The defending world champion Rhiannan Iffland (AUS), also gold medallist at the FINA World Cup 2018, started the competition with the most successful dive – a reverse flying with 1 somersault, worth 66.30 -, but then lost control in the second combination (a back 3 somersaults, 2 twists) and missed the entry. She finished the two-round preliminary in fifth position, but is confident in a better outcome in the final two rounds of dives, this Tuesday in Gwangju.

“The place is cool and it’s nice to come back to a pool similar to what we knew from Budapest. It’s a nice experience for me. Today, it didn’t go so well for me as I expected, but tomorrow I’ll come back strong”, considered the Australian star. “I don’t present any new dive, as I feel comfortable with the ones I have.
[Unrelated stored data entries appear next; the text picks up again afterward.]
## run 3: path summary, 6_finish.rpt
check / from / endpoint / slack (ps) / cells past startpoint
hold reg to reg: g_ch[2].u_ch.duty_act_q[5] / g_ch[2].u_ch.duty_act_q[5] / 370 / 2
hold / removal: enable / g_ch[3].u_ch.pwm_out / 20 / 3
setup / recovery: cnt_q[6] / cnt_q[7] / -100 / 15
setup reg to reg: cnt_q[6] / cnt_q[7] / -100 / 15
`src/rtl/pc_sequencer_if.sv`:
```
// Decoder-facing bundle for the PC/phase sequencer: decoder controls in, fetch address and phase strobes out.
interface pc_sequencer_if;
  logic        run;
  logic        stall;
  logic [1:0]  Pc_cmd;
  logic [1:0]  Pc_val;
  logic [31:0] Iv;
  logic [31:0] rs1_data;
  logic        alu_cond;
  logic [31:0] i_address;
  logic [31:0] pc_plus4;
  logic        IF;
  logic        ID;
  logic        EX;
  logic        MEM;
  logic        WB;

  modport master (
    input  run, stall, Pc_cmd, Pc_val, Iv, rs1_data, alu_cond,
    output i_address, pc_plus4, IF, ID, EX, MEM, WB
  );

  modport slave (
    output run, stall, Pc_cmd, Pc_val, Iv, rs1_data, alu_cond,
    input  i_address, pc_plus4, IF, ID, EX, MEM, WB
  );
endinterface

```
`src/rtl/pc_sequencer.sv`:
```
// Program counter and IF/ID/EX/MEM/WB phase sequencer for the multi-cycle DLX core.
//
// state | meaning
// S_IF  | fetch address presented; wait for run
// S_ID  | instruction read data valid, decoder captures it
// S_EX  | ALU evaluates; branch decision and target captured on exit
// S_MEM | data memory access; held while stall
// S_WB  | write back; PC advances on exit
module pc_sequencer #(
  parameter logic [31:0] RESET_PC = 32'h0000_0000
) (
  input  logic           clk,
  input  logic           reset_n,
  pc_sequencer_if.master bus
);

  typedef enum logic [2:0] {
    S_IF  = 3'd0,
    S_ID  = 3'd1,
    S_EX  = 3'd2,
    S_MEM = 3'd3,
    S_WB  = 3'd4
  } state_t;

  localparam logic [31:0] ALIGN_MASK = 32'hFFFF_FFFC;

  state_t      r_state;
  logic [31:0] r_pc;
  logic        r_take;
  logic [31:0] r_target;
  // One-hot strobes, bit order {IF, ID, EX, MEM, WB}
  logic [4:0]  r_phase;

  logic [31:0] w_pc_plus4;
  logic        w_take;
  logic [31:0] w_target;

  assign w_pc_plus4 = r_pc + 32'd4;

  always_comb begin
    w_take = 1'b0;
    case (bus.Pc_cmd)
      2'b10:   w_take = (bus.Pc_val == 2'b01) ? 1'b1 : bus.alu_cond;
      2'b11:   w_take = 1'b1;
      default: w_take = 1'b0;
    endcase
  end

  assign w_target = (bus.Pc_cmd == 2'b11) ? bus.rs1_data : (w_pc_plus4 + bus.Iv);

  always_ff @(posedge clk or negedge reset_n) begin
    if (!reset_n) begin
      r_state  <= S_IF;
      r_phase  <= 5'b10000;
      r_pc     <= RESET_PC & ALIGN_MASK;
      r_take   <= 1'b0;
      r_target <= 32'd0;
    end else begin
      case (r_state)
        S_IF: begin
          if (bus.run) begin
            r_state <= S_ID;
            r_phase <= 5'b01000;
          end
        end
        S_ID: begin
          r_state <= S_EX;
          r_phase <= 5'b00100;
        end
        S_EX: begin
          r_state  <= S_MEM;
          r_phase  <= 5'b00010;
          r_take   <= w_take;
          r_target <= w_target;
        end
        S_MEM: begin
          if (!bus.stall) begin
            r_state <= S_WB;
            r_phase <= 5'b00001;
          end
        end
        S_WB: begin
          r_state <= S_IF;
          r_phase <= 5'b10000;
          r_pc    <= (r_take ? r_target : w_pc_plus4) & ALIGN_MASK;
          r_take  <= 1'b0;
        end
        default: begin
          r_state <= S_IF;
          r_phase <= 5'b10000;
        end
      endcase
    end
  end

  assign bus.i_address = r_pc;
  assign bus.pc_plus4  = w_pc_plus4;
  assign bus.IF        = r_phase[4];
  assign bus.ID        = r_phase[3];
  assign bus.EX        = r_phase[2];
  assign bus.MEM       = r_phase[1];
  assign bus.WB        = r_phase[0];

endmodule

```
`src/flat_wrapper.sv`:
```
// flat-port wrapper written by rule: the top's interface ports become plain ports
module pc_sequencer_flat 
#(
  parameter logic [31:0] RESET_PC = 32'h0000_0000
)
  (clk, reset_n, bus_run, bus_stall, bus_Pc_cmd, bus_Pc_val, bus_Iv, bus_rs1_data, bus_alu_cond, bus_i_address, bus_pc_plus4, bus_IF, bus_ID, bus_EX, bus_MEM, bus_WB);
  pc_sequencer_if bus_i ();
  input  logic clk;
  input  logic reset_n;
  input wire logic [$bits(bus_i.run)-1:0] bus_run;
  input wire logic [$bits(bus_i.stall)-1:0] bus_stall;
  input wire logic [$bits(bus_i.Pc_cmd)-1:0] bus_Pc_cmd;
  input wire logic [$bits(bus_i.Pc_val)-1:0] bus_Pc_val;
  input wire logic [$bits(bus_i.Iv)-1:0] bus_Iv;
  input wire logic [$bits(bus_i.rs1_data)-1:0] bus_rs1_data;
  input wire logic [$bits(bus_i.alu_cond)-1:0] bus_alu_cond;
  output wire logic [$bits(bus_i.i_address)-1:0] bus_i_address;
  output wire logic [$bits(bus_i.pc_plus4)-1:0] bus_pc_plus4;
  output wire logic [$bits(bus_i.IF)-1:0] bus_IF;
  output wire logic [$bits(bus_i.ID)-1:0] bus_ID;
  output wire logic [$bits(bus_i.EX)-1:0] bus_EX;
  output wire logic [$bits(bus_i.MEM)-1:0] bus_MEM;
  output wire logic [$bits(bus_i.WB)-1:0] bus_WB;
  assign bus_i.run = bus_run;
  assign bus_i.stall = bus_stall;
  assign bus_i.Pc_cmd = bus_Pc_cmd;
  assign bus_i.Pc_val = bus_Pc_val;
  assign bus_i.Iv = bus_Iv;
  assign bus_i.rs1_data = bus_rs1_data;
  assign bus_i.alu_cond = bus_alu_cond;
  assign bus_i_address = bus_i.i_address;
  assign bus_pc_plus4 = bus_i.pc_plus4;
  assign bus_IF = bus_i.IF;
  assign bus_ID = bus_i.ID;
  assign bus_EX = bus_i.EX;
  assign bus_MEM = bus_i.MEM;
  assign bus_WB = bus_i.WB;
  pc_sequencer #(.RESET_PC(RESET_PC)) u_core (.clk(clk), .reset_n(reset_n), .bus(bus_i));
endmodule
```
I’ll try to feel as confident as I can for the final rounds, that will be my strategy”, she concluded. 

From the side of Jimenez, things also look positive. “It went quite good. I had lost a bit the ‘taste’ of competing with this kind of pool, but the setting here in Gwangju is really nice! The atmosphere is great, and despite feeling a bit nervous, I managed to ‘close’ very well my dive”, admitted the Mexican champion. “For tomorrow, I’ll take one dive at the time. I don’t like to have many expectations. I like to dive on a serene way, not thinking about the overall result. Despite a minor injury in my back and a hernia, I can cope with that. This ‘job’ is hard and sometimes the body pays a high price for what we are doing”. Jimenez concluded by highlighting the presence of some new faces among the women competition: “It’s always good to bring new ‘blood’ to this world, especially new girls. We need to develop the sport, in order to fulfil one day the Olympic dream”. 

The top-3 among women so far in Gwangju, and besides Jimenez (148.20) in the lead, comprises Jessica Macaulay (USA, second in 145.90) and Genevieve Bradley (USA, third in 144.00).